The distribution of individuals diagnosed with HD by sociodemographic characteristics is presented in Table 3. Among participants in the HD sample, 9.4% were missing all socio-demographic data (n = 348). Overall, the age of participants ranged broadly from under 10 to over 80. The mean age of incident cases was 53.81 (SD = 17.46), and the age at which cases were analyzed was 62.56 years (SD = 16.34). Among those diagnosed, 1.18% (n = 44) were identified as 20 years old or less, indicating juvenile onset. Age-adjusted diagnostic frequency was higher among women than men (7.05 per 100,000; 95% CI: 6.91, 7.19, versus 6.10 per 100,000, 95% CI: 5.96, 6.24, P < 0.01). Individuals who identified as White had the highest diagnostic frequency (7.76 per 100,000 persons, 95% CI: 7.63, 7.89), and were lowest among those who identified as Asian (3.58 per 100,000 persons, 95% CI: 3.19, 3.97) or Hispanic (4.34 per 100,000 persons, 95% CI: 4.09, 4.59; P < 0.01). Among individuals who identified as Black or African American, age-adjusted diagnostic frequency was 7.38 per 100,000 persons, (95% CI: 7.03, 7.73), and not significantly different from those who identified as White.
Table 3.
Demographic-Specific Diagnostic Frequencya Estimates of Huntington’s Disease in a Privately Insured, U.S. Population, 2003–2016.

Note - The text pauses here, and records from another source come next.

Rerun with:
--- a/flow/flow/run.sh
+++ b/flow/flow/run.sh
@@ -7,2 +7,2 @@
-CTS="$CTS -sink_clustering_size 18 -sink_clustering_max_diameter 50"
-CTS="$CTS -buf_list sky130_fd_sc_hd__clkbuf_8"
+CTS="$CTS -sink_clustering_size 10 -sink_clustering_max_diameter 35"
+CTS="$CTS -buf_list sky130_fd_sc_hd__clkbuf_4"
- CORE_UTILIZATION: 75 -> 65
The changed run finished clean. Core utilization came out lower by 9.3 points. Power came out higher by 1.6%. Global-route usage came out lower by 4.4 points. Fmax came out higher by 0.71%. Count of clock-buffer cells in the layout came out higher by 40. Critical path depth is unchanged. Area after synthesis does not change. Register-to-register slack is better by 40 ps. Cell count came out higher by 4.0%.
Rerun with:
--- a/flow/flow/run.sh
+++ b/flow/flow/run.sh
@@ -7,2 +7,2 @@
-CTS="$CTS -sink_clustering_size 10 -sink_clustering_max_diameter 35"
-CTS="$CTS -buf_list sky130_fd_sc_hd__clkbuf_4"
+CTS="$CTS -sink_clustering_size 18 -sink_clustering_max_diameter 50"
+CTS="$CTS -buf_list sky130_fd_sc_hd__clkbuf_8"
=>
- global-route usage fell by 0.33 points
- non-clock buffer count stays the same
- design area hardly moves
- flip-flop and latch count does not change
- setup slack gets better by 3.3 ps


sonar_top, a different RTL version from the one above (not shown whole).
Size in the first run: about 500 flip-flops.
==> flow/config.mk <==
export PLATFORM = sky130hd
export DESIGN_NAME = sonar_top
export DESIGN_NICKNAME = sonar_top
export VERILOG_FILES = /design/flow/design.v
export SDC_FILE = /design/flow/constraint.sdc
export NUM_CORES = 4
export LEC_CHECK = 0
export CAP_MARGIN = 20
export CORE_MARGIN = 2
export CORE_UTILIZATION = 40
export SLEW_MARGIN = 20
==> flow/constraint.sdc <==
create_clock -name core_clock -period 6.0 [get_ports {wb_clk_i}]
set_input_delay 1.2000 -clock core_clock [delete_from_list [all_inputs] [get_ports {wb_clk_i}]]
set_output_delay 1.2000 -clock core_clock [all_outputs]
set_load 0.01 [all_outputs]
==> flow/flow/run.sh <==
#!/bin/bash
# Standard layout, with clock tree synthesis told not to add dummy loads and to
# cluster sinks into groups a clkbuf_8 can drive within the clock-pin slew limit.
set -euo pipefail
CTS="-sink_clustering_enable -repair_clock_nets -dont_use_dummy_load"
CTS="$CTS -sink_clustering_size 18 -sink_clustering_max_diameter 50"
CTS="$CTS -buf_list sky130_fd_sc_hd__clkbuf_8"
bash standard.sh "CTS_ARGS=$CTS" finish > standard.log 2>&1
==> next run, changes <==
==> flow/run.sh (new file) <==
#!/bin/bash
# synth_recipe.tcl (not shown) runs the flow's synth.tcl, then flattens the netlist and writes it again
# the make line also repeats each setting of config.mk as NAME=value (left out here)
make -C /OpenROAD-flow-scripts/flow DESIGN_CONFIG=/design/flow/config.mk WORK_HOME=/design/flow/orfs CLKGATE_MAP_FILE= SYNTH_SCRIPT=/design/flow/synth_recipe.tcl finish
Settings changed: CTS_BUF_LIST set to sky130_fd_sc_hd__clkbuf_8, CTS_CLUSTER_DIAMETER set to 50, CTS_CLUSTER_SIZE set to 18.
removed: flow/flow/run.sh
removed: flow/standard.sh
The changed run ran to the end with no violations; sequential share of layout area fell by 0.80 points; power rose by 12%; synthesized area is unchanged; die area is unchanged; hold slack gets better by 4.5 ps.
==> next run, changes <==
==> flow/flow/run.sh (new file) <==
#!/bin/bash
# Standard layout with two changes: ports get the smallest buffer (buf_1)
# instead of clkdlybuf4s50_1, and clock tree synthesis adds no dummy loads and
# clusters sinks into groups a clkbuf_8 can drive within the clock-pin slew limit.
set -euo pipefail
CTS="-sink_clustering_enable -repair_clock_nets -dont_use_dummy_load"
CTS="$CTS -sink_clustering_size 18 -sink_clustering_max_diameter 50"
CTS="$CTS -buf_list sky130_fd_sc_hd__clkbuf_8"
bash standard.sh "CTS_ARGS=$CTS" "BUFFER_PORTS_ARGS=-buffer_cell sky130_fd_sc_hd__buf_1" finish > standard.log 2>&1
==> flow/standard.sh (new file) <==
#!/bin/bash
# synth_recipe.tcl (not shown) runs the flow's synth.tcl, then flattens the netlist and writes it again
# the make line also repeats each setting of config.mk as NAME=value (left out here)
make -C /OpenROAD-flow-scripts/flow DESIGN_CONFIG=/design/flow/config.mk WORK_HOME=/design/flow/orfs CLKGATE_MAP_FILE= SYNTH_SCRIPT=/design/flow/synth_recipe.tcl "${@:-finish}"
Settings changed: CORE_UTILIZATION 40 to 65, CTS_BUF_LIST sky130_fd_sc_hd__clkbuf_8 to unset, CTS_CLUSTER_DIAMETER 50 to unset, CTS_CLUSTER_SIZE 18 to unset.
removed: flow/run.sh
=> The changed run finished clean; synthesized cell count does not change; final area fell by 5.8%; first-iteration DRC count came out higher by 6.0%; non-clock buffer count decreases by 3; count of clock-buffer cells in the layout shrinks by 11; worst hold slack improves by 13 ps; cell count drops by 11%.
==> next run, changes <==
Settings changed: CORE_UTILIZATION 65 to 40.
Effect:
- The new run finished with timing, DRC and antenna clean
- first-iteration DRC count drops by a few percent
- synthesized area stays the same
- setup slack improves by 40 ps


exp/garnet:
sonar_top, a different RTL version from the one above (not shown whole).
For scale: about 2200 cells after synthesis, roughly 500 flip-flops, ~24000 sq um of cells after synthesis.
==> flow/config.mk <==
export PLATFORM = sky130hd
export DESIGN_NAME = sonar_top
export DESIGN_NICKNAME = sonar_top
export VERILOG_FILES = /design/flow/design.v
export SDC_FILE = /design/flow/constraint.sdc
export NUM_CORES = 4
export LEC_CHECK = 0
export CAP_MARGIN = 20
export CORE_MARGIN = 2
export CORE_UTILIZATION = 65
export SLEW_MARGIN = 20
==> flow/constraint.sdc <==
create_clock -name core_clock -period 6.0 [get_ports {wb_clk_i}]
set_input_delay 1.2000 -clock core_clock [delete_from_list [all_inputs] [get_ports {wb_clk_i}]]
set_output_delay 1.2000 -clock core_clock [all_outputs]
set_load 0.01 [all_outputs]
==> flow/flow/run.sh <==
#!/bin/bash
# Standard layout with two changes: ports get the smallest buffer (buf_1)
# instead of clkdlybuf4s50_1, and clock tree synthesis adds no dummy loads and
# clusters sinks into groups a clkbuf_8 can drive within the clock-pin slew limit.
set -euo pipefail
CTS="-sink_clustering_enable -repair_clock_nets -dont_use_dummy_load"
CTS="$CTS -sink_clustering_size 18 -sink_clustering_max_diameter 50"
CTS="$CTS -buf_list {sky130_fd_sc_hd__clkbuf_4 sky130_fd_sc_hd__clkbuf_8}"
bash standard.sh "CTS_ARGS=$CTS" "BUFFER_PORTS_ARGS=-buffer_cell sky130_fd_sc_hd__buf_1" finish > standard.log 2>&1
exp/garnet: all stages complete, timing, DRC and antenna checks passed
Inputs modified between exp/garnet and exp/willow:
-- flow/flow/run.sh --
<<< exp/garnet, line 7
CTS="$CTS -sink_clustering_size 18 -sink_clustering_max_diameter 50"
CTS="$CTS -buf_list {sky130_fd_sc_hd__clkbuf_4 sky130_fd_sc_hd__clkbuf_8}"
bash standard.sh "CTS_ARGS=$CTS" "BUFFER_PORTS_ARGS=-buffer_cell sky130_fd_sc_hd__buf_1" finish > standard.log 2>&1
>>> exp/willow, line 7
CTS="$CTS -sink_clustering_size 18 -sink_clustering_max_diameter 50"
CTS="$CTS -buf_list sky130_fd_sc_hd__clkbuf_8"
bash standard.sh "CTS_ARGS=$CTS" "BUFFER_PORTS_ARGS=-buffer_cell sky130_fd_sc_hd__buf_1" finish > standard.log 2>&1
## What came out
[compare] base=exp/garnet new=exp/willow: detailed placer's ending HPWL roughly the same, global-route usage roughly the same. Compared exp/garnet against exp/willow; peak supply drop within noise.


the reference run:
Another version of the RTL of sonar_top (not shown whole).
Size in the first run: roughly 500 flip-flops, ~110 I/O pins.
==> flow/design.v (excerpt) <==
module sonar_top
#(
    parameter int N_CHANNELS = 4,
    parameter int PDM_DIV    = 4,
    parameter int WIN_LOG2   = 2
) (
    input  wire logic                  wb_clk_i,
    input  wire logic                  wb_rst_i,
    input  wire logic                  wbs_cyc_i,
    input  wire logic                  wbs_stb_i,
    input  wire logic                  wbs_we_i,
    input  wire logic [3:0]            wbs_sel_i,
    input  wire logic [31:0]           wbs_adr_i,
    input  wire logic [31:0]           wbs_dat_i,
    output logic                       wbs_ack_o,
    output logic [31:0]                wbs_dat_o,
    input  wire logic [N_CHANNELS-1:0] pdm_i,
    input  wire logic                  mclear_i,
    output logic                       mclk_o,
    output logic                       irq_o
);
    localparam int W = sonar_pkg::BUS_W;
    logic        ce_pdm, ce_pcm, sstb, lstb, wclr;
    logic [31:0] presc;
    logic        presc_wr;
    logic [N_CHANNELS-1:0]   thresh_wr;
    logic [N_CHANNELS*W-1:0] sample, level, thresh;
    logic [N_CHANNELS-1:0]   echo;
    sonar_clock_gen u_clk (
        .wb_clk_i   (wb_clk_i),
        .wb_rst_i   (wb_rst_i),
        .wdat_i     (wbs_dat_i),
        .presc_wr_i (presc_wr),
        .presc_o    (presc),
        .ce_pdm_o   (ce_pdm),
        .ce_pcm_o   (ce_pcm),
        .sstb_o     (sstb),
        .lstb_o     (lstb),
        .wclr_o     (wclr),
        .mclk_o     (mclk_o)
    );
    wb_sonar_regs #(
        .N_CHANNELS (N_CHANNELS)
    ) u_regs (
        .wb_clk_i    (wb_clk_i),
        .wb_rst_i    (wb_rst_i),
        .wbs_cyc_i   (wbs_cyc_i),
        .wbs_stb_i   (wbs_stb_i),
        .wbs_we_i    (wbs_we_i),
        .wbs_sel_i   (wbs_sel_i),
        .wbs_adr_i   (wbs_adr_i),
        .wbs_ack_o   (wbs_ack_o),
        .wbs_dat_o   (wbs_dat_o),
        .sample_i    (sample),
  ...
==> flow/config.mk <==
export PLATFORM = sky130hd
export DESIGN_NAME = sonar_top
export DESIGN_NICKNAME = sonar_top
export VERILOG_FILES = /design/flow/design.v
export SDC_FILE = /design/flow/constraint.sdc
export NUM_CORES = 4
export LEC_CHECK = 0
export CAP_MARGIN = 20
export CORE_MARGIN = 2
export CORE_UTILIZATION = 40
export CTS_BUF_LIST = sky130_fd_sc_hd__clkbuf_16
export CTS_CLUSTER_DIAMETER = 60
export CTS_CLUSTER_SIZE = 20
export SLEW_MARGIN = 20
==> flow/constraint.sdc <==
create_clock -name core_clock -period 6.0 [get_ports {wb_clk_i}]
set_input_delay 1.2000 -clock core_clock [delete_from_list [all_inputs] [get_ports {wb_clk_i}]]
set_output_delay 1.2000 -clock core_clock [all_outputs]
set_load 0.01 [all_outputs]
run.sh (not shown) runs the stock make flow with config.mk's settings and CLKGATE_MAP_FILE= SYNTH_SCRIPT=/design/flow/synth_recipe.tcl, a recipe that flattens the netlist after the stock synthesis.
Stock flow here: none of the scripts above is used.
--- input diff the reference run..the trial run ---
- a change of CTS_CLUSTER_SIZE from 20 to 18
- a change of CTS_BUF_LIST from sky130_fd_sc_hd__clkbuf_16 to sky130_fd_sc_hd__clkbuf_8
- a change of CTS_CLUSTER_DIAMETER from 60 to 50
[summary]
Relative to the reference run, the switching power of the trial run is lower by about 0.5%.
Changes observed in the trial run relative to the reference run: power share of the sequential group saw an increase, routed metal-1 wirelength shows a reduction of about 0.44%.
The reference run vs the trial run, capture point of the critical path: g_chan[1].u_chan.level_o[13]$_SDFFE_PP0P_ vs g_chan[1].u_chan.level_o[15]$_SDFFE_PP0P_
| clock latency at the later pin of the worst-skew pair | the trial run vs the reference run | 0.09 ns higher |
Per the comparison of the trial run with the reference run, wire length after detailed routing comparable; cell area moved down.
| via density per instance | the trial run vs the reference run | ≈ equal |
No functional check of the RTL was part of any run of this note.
Background: an optimization exercise with open tools, aiming at a short achievable clock period. Do not read the settings as production practice. No functional check of the RTL was part of this run. No activity file was given, so power comes from the tool's default toggle rates.

==> flow/design.v <==
module imem_loader #(
  parameter int unsigned        DATA_W    = 32,
  parameter int unsigned        DEPTH     = 64,
  parameter logic [DATA_W-1:0]  HALT_WORD = DATA_W'(32'h0000007F),
  localparam int unsigned       CNT_W     = $clog2(DEPTH) + 1
) (
  input  logic              clk,
  input  logic              rst_n,
  input  logic              ld_start,
  input  logic              ld_valid,
  input  logic [DATA_W-1:0] ld_data,
  input  logic              ld_last,
  output logic              ld_ready,
  input  logic              req,
  input  logic [31:0]       pc,
  output logic              rsp_valid,
  output logic [DATA_W-1:0] inst,
  output logic              fault,
  output logic [1:0]        fault_cause,
  output logic              mem_ready,
  output logic [CNT_W-1:0]  loaded_cnt,
  output logic              ovf
);
  localparam int unsigned AW     = $clog2(DEPTH);
  localparam int unsigned SEL_LO = 3;                  
  localparam int unsigned NLO    = 1 << SEL_LO;        
  localparam int unsigned NGRP   = DEPTH / NLO;        
  logic               st_load_q, st_ready_q;           
  logic               st_load_d, st_ready_d;
  logic [CNT_W-1:0]   ptr_q, ptr_d;
  logic               ovf_q, ovf_d;
  logic               rdy_out_q, rdy_out_d;            
  logic               full;
  logic               wr_ok;                           
  logic [DATA_W-1:0]  mem [DEPTH];
  always_comb begin
    full       = ptr_q[AW];
    st_load_d  = st_load_q;
    st_ready_d = st_ready_q;
    ptr_d      = ptr_q;
    ovf_d      = ovf_q;
    wr_ok      = 1'b0;
    if (ld_start) begin
      st_load_d  = 1'b1;
      st_ready_d = 1'b0;
      ptr_d      = '0;
      ovf_d      = 1'b0;
    end else if (st_load_q && ld_valid) begin
      if (!full) begin
        wr_ok = 1'b1;
        ptr_d = ptr_q + 1'b1;
      end else begin
        ovf_d = 1'b1;
      end
      if (ld_last) begin
        st_load_d  = 1'b0;
        st_ready_d = 1'b1;
      end
    end
    rdy_out_d = st_load_d && !ptr_d[AW];
  end
  always_ff @(posedge clk or negedge rst_n) begin
    if (!rst_n) begin
      st_load_q  <= 1'b0;
      st_ready_q <= 1'b0;
      ptr_q      <= '0;
      ovf_q      <= 1'b0;
      rdy_out_q  <= 1'b0;
    end else begin
      st_load_q  <= st_load_d;
      st_ready_q <= st_ready_d;
      ptr_q      <= ptr_d;
      ovf_q      <= ovf_d;
      rdy_out_q  <= rdy_out_d;
    end
  end
  logic               wr_cond;
  assign wr_cond = st_load_q && ld_valid && !ld_start;
  for (genvar i = 0; i < DEPTH; i++) begin : g_word
    logic sel_w;
    assign sel_w = (ptr_q == CNT_W'(i));
    always_ff @(posedge clk) begin
      if (wr_cond && sel_w) begin
        mem[i] <= ld_data;
      end
    end
  end
  logic [29:0]        idx;
  logic               in_range;
  logic               is_loaded;
  logic [1:0]         cause;
  logic               good;
  always_comb begin
    idx       = pc[31:2];
    in_range  = (idx < 30'(DEPTH));
    is_loaded = (idx < {{(30 - CNT_W){1'b0}}, ptr_q});
    cause     = 2'b00;
    if (pc[1:0] != 2'b00) begin
      cause = 2'b01;
    end else if (!in_range) begin
      cause = 2'b10;
    end else if (!st_ready_q || !is_loaded) begin
      cause = 2'b11;
    end
    good = (cause == 2'b00);
  end
  logic [DATA_W-1:0]  part_d [NGRP];
  always_comb begin
    for (int g = 0; g < NGRP; g++) begin
      part_d[g] = '0;
      for (int k = 0; k < NLO; k++) begin
        if (idx[SEL_LO-1:0] == SEL_LO'(k)) part_d[g] = part_d[g] | mem[g*NLO + k];
      end
    end
  end
  logic [NGRP-1:0]    gsel_d;
  always_comb begin
    for (int g = 0; g < NGRP; g++) begin
      gsel_d[g] = req && good && (idx[AW-1:SEL_LO] == (AW-SEL_LO)'(g));
    end
  end
  logic               rsp_valid_q;
  logic [NGRP-1:0]    gsel_q;
  logic               halt_q;
  logic               hold_q;
  logic [DATA_W-1:0]  part_q [NGRP];
  logic [DATA_W-1:0]  inst_hold_q;
  logic               fault_q;
  logic [1:0]         cause_q;
  always_ff @(posedge clk or negedge rst_n) begin
    if (!rst_n) begin
      rsp_valid_q <= 1'b0;
      gsel_q      <= '0;
      halt_q      <= 1'b0;
      hold_q      <= 1'b0;
      fault_q     <= 1'b0;
      cause_q     <= 2'b00;
    end else begin
      rsp_valid_q <= req;
      gsel_q      <= gsel_d;
      halt_q      <= req && !good;
      hold_q      <= !req;
      if (req) begin
        fault_q <= !good;
        cause_q <= cause;
      end
    end
  end
  always_ff @(posedge clk) begin
    for (int g = 0; g < NGRP; g++) part_q[g] <= part_d[g];
    inst_hold_q <= inst;
  end
  always_comb begin
    inst = hold_q ? inst_hold_q : '0;
    if (halt_q) inst = inst | HALT_WORD;
    for (int g = 0; g < NGRP; g++) begin
      if (gsel_q[g]) inst = inst | part_q[g];
    end
  end
  assign rsp_valid   = rsp_valid_q;
  assign fault       = fault_q;
  assign fault_cause = cause_q;
  assign mem_ready   = st_ready_q;
  assign loaded_cnt  = ptr_q;
  assign ld_ready    = rdy_out_q;
  assign ovf         = ovf_q;
endmodule
==> flow/run.sh <==
#!/bin/bash
# synth_recipe.tcl (not shown) runs the flow's synth.tcl, then flattens the netlist and writes it again
# the make line also repeats each setting of config.mk as NAME=value (left out here)
make -C /OpenROAD-flow-scripts/flow DESIGN_CONFIG=/design/flow/config.mk WORK_HOME=/design/flow/orfs CLKGATE_MAP_FILE= SYNTH_SCRIPT=/design/flow/synth_recipe.tcl finish
==> flow/config.mk <==
export PLATFORM = sky130hd
export DESIGN_NAME = imem_loader
export DESIGN_NICKNAME = imem_loader
export VERILOG_FILES = /design/flow/design.v
export SDC_FILE = /design/flow/constraint.sdc
export NUM_CORES = 4
export LEC_CHECK = 0
export ABC_CLOCK_PERIOD_IN_PS = 2200
export CAP_MARGIN = 20
export CORE_MARGIN = 2
export CORE_UTILIZATION = 35
export SETUP_SLACK_MARGIN = 0.8
export SLEW_MARGIN = 20
==> flow/constraint.sdc <==
create_clock -name core_clock -period 3.0 [get_ports {clk}]
set_input_delay 0.6000 -clock core_clock [delete_from_list [all_inputs] [get_ports {clk}]]
set_output_delay 0.6000 -clock core_clock [all_outputs]
set_load 0.01 [all_outputs]
==> run summary <==
## power breakdown
group	internal (mW)	leakage, nW	switching, mW
Combinational	1.21	9.53	2.34
Sequential	36.0	21.1	0.347
Clock	16.7	3.76	12.4
Total	54.0	34.4	15.1
## per-layer routing
metal	share of wire [%]	up-vias
met4	3.2	0
met5	0	-
met1	43	24690
met3	8.6	351
li1	-	20030
met2	45	2245
## placed cells by master, fill, tap and decap left out, types with 23 or more instances in the layout
cell type / count
a221o_1: 217
a221oi_1: 218
edfxtp_1: 2048
nand2_1: 58
clkinv_1: 31
clkdlybuf4s50_1: 34
mux2_4: 61
a2bb2oi_1: 217
o211ai_1: 39
nor2_4: 65
clkbuf_8: 23
a21oi_1: 228
buf_12: 161
a22oi_1: 106
buf_2: 32
buf_6: 64
mux2_2: 175
a222oi_1: 25
buf_4: 198
clkbuf_16: 231
bufinv_16: 24
clkinv_2: 41
clkbuf_1: 47
o2bb2ai_1: 40
dfxtp_1: 288
mux2i_1: 257
## cell families (layout without fill, tap and decap cells)
kind of cell	Yosys count	in the layout
flops	2361	2361
compound gates	1177	1177
mux	513	513
buf+inv	331	944
simple gates	218	218
fa+ha+maj	10	10
xor+xnor	4	4
other cells	0	8
## area by class of cell
cell class,instances,share of cell area (%)
multi-input cells,1922,17.10
diodes,8,0.01931
clock inverters,122,1.427
clock buffers,300,6.012
repair buffers,513,6.031
flip-flops and latches,2361,65.52
inverters,9,0.03259
well taps,3202,3.865
## timing repair
action / CTS / global route
hold buffers: 0 / 0
setup endpoints to repair: 341 / 342
cloned: 1 / 2
pin swaps: 31 / 25
gates resized for setup: 315 / 33
buffers inserted: 27 / 17
## final timing paths
kind,from,slack [ps],endpoint,depth (start not counted)
worst min-delay path,ld_data[24],40,mem[42][24]$_DFFE_PP_,1
worst max-delay path,gsel_q[1]$_DFF_PN0_,-110,inst[10],6
max in group asynchronous,rst_n,2610,hold_q$_DFF_PN0_,2
worst max register to register,ptr_q[1]$_DFFE_PN0P_,890,mem[37][5]$_DFFE_PP_,7
min in group asynchronous,rst_n,110,fault_q$_DFFE_PN0P_,2
worst min register to register,mem[49][3]$_DFFE_PP_,450,part_q[6][3]$_DFF_P_,1
## sequential cells by signal, indices dropped and copies added (netlist names)
name,flops
mem,2048
part_q,256
inst_hold_q,32
gsel_q,8
ptr_q,7
cause_q,2
fault_q,1
halt_q,1
hold_q,1
ovf_q,1
rdy_out_q,1
rsp_valid_q,1
st_load_q,1
st_ready_q,1
## stage by stage
step	cell area (µm²)	instances	TNS, ps	util (%)	hold WS [ps]
final	103700	8437	-1559	42.54	37.13
after global routing	103600	8430	-2648	42.53	39.27
after CTS	103300	8410	-1986	42.38	19.72
after detailed placement	94360	7960	-126.4	38.72	455.3
after global placement	94360	7960	-1163	38.72	451.4
after floorplan	86100	4614	0	-	304.4
## critical path: cells and delay by family (launching register included)
kind	cells	cell delay, ps
buffers and inverters	3	530
and+or+nand+nor	1	140
AOI/OAI and AO/OA	2	510
DFF	1	400
==> impl_metrics.yaml <==
run_status:
  status: "failed layout checks"
  failed_checks: "antenna violations, negative setup slack"
placed_design:
  dp_slack_ps: -5.766
  place_hpwl_um: 150500
  place_congestion: 0.9391
  io_buffers: 115
logic_synthesis:
  ys.flop_type: "edfxtp_1"
  synth.top_cell.area_share_pct: 71.57
  syn_avg_cell_area_um2: 18.62
  synth-seq-area-share_pct: 79.01
  synth.most_common_cell: "edfxtp_1"
  synth.area.top_cells: "edfxtp_1 (72%), dfxtp_1 (6.7%), mux2i_1 (3.0%)"
  ys_ff_latch: 2361
  ys_async_sr_fraction_pct: 1.059
  synth_compound_area_share_pct: 11.14
  syn_nets: 4694
  yosys.area_share.simple_pct: 1.162
  synth_top_family_by_area: "compound AO/OA/AOI/OAI gates"
  synthCells: 4614
  synthMuxAreaShare_pct: 6.615
  synth_fa_ha_area_share_pct: 0.1456
  synth_cell_types: 54
  synth_enable_flop_cells: 2048
  ys.warnings.count: 4
  netlist_area_um2: 85920
  synth_common_cells: "edfxtp_1 (2048), dfxtp_1 (288), mux2i_1 (257), a221oi_1 (247), a21oi_1 (228)"
  yosys.area_share.xor_xnor_pct: 0.04077
  synth.largest_area_cell: "edfxtp_1"
drt:
  viasPerCell: 5.608
  route.detailed.drc: 0
  firstDrtPassIters: 7
  wl_per_cell_um: 29.45
  drtIter0Drc: 6802
  wl_um: 248400
  antenna_left: 1
  vias: 47310
finish:
  syn_to_final_growth_pct: 20.63
  multi_input_area_um2: 17720
  layout-drive-gt1-share_pct: 23.44
  final_nets: 5112
  fill_cells: 21110
  layout.area.seq_um2: 67910
cts:
  max-clock-path-buffers: 3
  cts_tree: "done"
  insertion_delay_ps: 860
  cts_num_sinks: 2361
  cts_buffers: 225
  clk_pin_slew_ps: 60
  cts_max_level: 4
  cts-root-buf: "clkbuf_16"
setup_path:
  cp_data_required_time_ps: 2400
  crit_path_max_incr_delay_ps: 400
  startpoint_type: "flip-flop"
  worstPathCellList: "buf_12 -> a22o_4 -> a221oi_2 -> buf_4 -> nand3_4 -> buf_6"
  endpoint_kind: "primary output"
  crit_fanout: 26
  arrival_ps: 2510
  cp_slowest_cell: "dfrtp_1"
  crit_type: "flip-flop to primary output"
global_routing:
  grt_pass1_vias: 45640
  grt_max_degree: 101
  top_usage_layer: "met2"
  gr-usage-met1_pct: 28.09
  grt-ovfl-total: 0
  grt_pass1_wl_um: 346300
  grt_use_met2_pct: 29.49
  grt_usage_pct: 19.34
  grt_use_met3_pct: 3.598
  antenna_found_initial: 8
timing:
  slew_violations: 0
  fmax_ghz: 0.3216
  rsz0062_at_grt: "true"
  fin_crit_ps: 3109
  finalHoldViolCount: 0
  clock_skew_ps: 38.55
  setup_viol_count_final: 29
  slew_headroom_pct: 31.06
  finalCritPeriodShare_pct: 103.6
  tightest_slew_ps: 1034
  layout_setup_ws_ps: -109.3
floorplanning:
  rows: 181
  initial_utilization_pct: 35.26
  dieArea_um2: 249500
  die_h_um: 499.5
  coreArea_um2: 243700
  fp.dieW_um: 499.5
  io_pins: 116
power:
  p_per_area_nw_per_um2: 666.3
  design_power_total_mw: 69.07
  leakage_nw: 34.42
  vdd_ir_drop_max_uv: 511.2
flow_run:
  drv_cap: 0
min_path:
  holdCritPathClass: "primary input to flip-flop"

-- re-timing with driven ports --
How much do the figures lean on ideal ports? The routed layout below was timed once more, with nothing changed but the port constraints. Step 1 assumes that a clkbuf_16 drives the clock port and a buf_2 every other input. Step 2 adds t to the input delays and takes it off the output delays; t is the mean of the earliest and latest rising clock arrival at the registers after step 1. Input paths then give back, and output paths get back, about the clock's delay inside the block. Three values: no drivers, after step 1, after step 2; two values: the first two.
t, ns: 0.938
slack for setup (ns): -0.109 / -0.200 / 0.062
hold WS [ns]: 0.037 / -0.031 / 0.451
latest minus earliest clock arrival (ns): 0.044 / 0.045
The setup slack of this run moves by -0.091 ns with the drivers and by +0.171 ns with both steps.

| No. of Cases | Annual Membership | Diagnostic Frequency per 100,000 persons | 95% CIb | Age-Adjustedc Diagnostic Frequency per 100,000 persons | 95% CI | |
|---|---|---|---|---|---|---|
| Gender | ||||||
| Female | 2,094 | 34,099,686 | 6.14 | 5.88, 6.40 | 7.05 | 6.91, 7.19 |
| Male | 1,611 | 33,466,536 | 4.81 | 4.58, 5.05 | 6.10 | 5.96, 6.24 |
| Missing | 2 | 16,307 | ||||
| Race/Ethnicity | ||||||
| Asian | 56 | 2,692,791 | 2.08 | 1.53, 2.62 | 3.58 | 3.19, 3.97 |
| Black | 312 | 5,524,546 | 5.65 | 5.02, 6.27 | 7.38 | 7.03, 7.73 |
| Hispanic | 210 | 7,173,906 | 2.93 | 2.53, 3.32 | 4.34 | 4.09, 4.59 |
| White | 2,648 | 39,341,133 | 6.73 | 6.47, 6.99 | 7.76 | 7.63, 7.89 |
| Missing | 481 | 2,694,411 | ||||
| Annual Household Income | ||||||
| <49,000 | 740 | 8,681,881 | 8.52 | 7.91, 9.14 | 8.32 | 8.00, 8.64 |
| 50,000–99,000 | 831 | 11,255,052 | 7.39 | 6.88, 7.89 | 7.59 | 7.41, 7.77 |
| 100,000 or more | 570 | 11,911,302 | 4.79 | 4.39, 5.18 | 6.54 | 6.37, 6.71 |
| Missing | 1,566 | 25,578,552 | ||||
| Educational Attainment | ||||||
| High School or less | 1,066 | 18,175,085 | 5.86 | 5.51, 6.22 | 7.08 | 6.89, 7.27 |
| Some College | 1,846 | 28,977,425 | 6.37 | 6.08, 6.66 | 7.16 | 6.96, 7.36 |
| College or professional | 429 | 9,809,263 | 4.37 | 3.95, 4.79 | 5.98 | 5.74, 6.22 |
| Missing | 366 | 465,014 |
Diagnostic frequency rates are per 100,000 person-years.
CI, confidence interval.
Age adjusted to the 2000 US population.
We identified an inverse relationship between income and HD diagnosis; as annual household income decreased, frequency of HD increased monotonically (P < 0.01). In terms of educational attainment, age-adjusted HD frequency was lowest among those with a college of professional degree (5.98 per 100,000 persons, 95% CI: 5.74, 6.22), but we did not observe the same graded relationship as with income. A substantial proportion of the sample were missing income data (42.24%), and to a lesser extent race/ethnicity (12.98%) or educational data (9.87%).
DISCUSSION
We used a commercial insurance database of over 67 million health plan members identified between 2003 and 2016 to provide the first large-scale, Huntington’s Disease estimates for the U.S. We estimated a cumulative age-adjusted HD frequency rate of 6.52 per 100,000 persons and a cumulative incidence rate of 1.22 per 100,000 person years. We noted fluctuating trends in overall frequency and incidence across the 14-year observation period, however these were relatively stable, and non-significant, after age-standardization. We further identified—in a setting where all individuals were insured—several important differences in diagnostic frequency by sociodemographic factors, including self-reported gender, race/ethnicity and income.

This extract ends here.